Avastin for Breast Cancer is not Personalized Medicine
Bevacizumab (Avastin®) should be withdrawn for metastatic breast cancer. That is the unequivocal recommendation of the Oncology Drugs Advisory Committee (ODAC) yesterday.
Despite the passionate patient advocacy in favor of continued approval, withdrawal is the right decision and it is hard to see the FDA overruling ODAC, given the safety issues such as bowel perforations and relative lack of efficacy. The patient advocacy at this week’s public hearing was fundamentally biased, those who died early and who received no treatment benefit are not alive to stand up and share their experiences.
The bottom line is that Genentech were unable to identify the sub-set of patients who might benefit from the drug. They simply did not have the data, and the reality is that treating all potential HER2- patients in the hope of finding the few who might respond is not a rational drug development or marketing strategy, especially when those that don’t respond may do worse on the drug.

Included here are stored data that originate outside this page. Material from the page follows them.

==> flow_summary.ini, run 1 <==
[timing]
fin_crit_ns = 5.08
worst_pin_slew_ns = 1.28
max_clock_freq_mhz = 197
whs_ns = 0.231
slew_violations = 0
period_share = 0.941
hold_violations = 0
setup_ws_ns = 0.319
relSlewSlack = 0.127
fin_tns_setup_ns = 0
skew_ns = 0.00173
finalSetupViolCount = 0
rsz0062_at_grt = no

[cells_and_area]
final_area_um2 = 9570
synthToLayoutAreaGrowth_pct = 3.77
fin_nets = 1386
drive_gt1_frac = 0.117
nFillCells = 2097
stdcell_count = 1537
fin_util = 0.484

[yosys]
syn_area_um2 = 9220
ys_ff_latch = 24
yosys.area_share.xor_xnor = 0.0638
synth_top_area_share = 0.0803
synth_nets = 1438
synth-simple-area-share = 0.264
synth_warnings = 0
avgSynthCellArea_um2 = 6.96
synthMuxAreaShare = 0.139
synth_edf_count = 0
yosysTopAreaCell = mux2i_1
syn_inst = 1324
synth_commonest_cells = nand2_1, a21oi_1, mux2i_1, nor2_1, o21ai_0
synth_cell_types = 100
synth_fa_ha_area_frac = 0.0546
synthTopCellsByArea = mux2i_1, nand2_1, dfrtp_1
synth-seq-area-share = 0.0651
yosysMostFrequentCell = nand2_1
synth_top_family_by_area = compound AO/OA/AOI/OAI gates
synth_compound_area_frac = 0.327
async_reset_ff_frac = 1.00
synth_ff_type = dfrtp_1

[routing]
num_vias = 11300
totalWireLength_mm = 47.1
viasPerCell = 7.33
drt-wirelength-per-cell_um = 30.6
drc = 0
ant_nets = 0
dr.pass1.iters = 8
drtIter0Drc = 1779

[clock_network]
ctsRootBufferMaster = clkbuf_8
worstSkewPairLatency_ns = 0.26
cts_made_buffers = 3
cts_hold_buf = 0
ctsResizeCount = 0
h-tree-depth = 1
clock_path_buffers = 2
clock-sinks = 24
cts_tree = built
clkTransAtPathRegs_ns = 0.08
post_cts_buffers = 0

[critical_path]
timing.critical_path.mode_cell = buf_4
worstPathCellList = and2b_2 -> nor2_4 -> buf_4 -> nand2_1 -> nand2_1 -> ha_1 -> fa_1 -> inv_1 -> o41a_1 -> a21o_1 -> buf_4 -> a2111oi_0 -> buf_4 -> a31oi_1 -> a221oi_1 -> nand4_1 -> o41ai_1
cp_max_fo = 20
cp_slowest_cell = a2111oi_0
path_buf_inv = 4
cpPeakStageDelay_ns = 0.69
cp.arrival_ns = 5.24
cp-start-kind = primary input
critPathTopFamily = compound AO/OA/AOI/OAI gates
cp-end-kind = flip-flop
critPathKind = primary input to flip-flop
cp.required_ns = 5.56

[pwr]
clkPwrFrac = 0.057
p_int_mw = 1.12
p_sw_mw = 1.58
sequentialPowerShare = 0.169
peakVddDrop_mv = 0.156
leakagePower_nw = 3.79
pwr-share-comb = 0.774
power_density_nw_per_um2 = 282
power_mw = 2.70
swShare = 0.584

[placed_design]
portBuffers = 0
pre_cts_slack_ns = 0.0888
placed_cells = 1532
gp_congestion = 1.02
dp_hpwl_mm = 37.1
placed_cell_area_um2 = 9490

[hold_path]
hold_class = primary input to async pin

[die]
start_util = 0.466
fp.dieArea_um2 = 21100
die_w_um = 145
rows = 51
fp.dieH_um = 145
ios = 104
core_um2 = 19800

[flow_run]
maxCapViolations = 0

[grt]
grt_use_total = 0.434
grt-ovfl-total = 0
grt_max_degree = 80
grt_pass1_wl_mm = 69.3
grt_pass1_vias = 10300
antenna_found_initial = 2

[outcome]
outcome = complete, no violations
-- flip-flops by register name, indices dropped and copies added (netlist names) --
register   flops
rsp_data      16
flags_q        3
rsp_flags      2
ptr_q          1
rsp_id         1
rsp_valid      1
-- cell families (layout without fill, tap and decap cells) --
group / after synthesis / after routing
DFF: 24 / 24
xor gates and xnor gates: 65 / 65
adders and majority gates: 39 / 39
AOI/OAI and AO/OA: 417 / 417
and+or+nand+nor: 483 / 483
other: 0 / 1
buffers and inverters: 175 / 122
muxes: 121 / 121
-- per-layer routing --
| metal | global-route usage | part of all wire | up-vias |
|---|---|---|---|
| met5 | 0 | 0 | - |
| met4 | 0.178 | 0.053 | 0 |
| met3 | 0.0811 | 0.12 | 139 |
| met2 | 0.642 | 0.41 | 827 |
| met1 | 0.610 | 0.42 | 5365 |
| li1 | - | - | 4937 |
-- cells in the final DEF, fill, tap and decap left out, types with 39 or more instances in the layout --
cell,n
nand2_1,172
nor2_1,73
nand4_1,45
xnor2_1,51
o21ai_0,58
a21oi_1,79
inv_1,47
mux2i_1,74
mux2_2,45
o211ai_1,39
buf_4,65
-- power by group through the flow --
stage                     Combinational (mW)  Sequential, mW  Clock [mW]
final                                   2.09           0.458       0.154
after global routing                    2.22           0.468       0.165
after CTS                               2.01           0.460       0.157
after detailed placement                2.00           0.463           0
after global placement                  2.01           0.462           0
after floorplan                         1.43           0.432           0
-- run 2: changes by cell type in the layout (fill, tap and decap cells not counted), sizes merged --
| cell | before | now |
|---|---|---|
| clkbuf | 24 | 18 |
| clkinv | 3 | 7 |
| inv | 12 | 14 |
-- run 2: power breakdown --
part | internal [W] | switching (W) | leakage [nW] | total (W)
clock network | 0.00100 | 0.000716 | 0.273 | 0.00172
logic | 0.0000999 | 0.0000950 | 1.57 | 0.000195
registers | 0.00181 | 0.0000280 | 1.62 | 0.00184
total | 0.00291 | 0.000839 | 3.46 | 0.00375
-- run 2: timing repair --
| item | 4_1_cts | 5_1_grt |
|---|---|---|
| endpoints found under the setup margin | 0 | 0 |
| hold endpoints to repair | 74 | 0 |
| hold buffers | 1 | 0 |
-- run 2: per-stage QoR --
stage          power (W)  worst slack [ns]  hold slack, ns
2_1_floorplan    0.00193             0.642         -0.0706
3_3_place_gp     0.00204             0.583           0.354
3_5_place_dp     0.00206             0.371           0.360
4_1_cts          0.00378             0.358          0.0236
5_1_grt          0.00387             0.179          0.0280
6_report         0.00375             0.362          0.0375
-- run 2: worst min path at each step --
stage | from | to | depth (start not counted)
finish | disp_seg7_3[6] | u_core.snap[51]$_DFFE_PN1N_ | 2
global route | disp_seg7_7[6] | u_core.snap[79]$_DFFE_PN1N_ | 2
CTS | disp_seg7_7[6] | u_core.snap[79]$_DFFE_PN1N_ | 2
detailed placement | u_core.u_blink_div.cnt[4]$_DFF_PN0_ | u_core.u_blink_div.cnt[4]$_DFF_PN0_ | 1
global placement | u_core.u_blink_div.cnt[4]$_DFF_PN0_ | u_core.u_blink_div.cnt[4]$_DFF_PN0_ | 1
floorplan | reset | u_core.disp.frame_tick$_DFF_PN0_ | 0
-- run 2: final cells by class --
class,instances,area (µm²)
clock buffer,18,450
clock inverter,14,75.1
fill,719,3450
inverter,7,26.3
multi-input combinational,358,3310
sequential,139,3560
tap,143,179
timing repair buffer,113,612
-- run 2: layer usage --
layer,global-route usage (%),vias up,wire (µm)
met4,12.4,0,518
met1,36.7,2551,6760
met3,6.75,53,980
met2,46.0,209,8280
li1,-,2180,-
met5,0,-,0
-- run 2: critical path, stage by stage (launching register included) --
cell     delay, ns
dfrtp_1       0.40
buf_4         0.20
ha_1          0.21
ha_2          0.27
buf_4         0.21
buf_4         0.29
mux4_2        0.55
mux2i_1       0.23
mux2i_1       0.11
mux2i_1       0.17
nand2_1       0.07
File: config.mk
export PLATFORM = sky130hd
export DESIGN_NAME = trap_sequencer
export DESIGN_NICKNAME = d
export VERILOG_FILES = /design/src/rtl/trap_sequencer.sv
export SDC_FILE = /design/constraint.sdc
export NUM_CORES = 1
export LEC_CHECK = 0
export CORE_UTILIZATION = 26
export DETAILED_ROUTE_END_ITERATION = 8
export PLACE_DENSITY = 0.85
export SLEW_MARGIN = 20
export SYNTH_ARGS = -nofsm -noshare
export SYNTH_HDL_FRONTEND = slang
export SYNTH_SLANG_ARGS = --single-unit
export TNS_END_PERCENT = 20
File: constraint.sdc
create_clock -name clk -period 2.3 [get_ports clk]
set_input_delay 0.345 -clock clk [delete_from_list [all_inputs] [get_ports clk]]
set_output_delay 0.345 -clock clk [all_outputs]
set_load 0.02 [all_outputs]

Personalized medicine requires a thorough understanding of the science and molecular biology of a disease. Pfizer recently showed an excellent example of this with crizotinib that targets ALK mutations in non small cell lung cancer (NSCLC).
It is disappointing that a scientifically orientated company such as Genentech would continue to try and push Avastin in Breast Cancer when the data is clearly unconvincing to ODAC. But, if we look at how Genentech approached the Lucentis v Off-label Avastin issue in AMD, with a 40x higher cost for using Lucentis, then what we see is that commercial decisions, and maximization of profit has become more important than doing what’s right for patients.
This is a flawed long-term strategy in my opinion. Society cannot afford to pay for treatments that don’t work in many patients or pay for treatments that are excessively priced. We are already seeing “pay for results” being introduced in Europe, notably England and Italy where payors are reimbursing companies only for those patients that respond.
Personalized medicine is the future. This requires targeted therapies that are aimed at patients who we can predict will have a good chance of responding based on our understanding of mutations, molecular biology and biomarkers.
Avastin in metastatic breast cancer is not an example of personalized medicine and should be withdrawn from the market for this indication.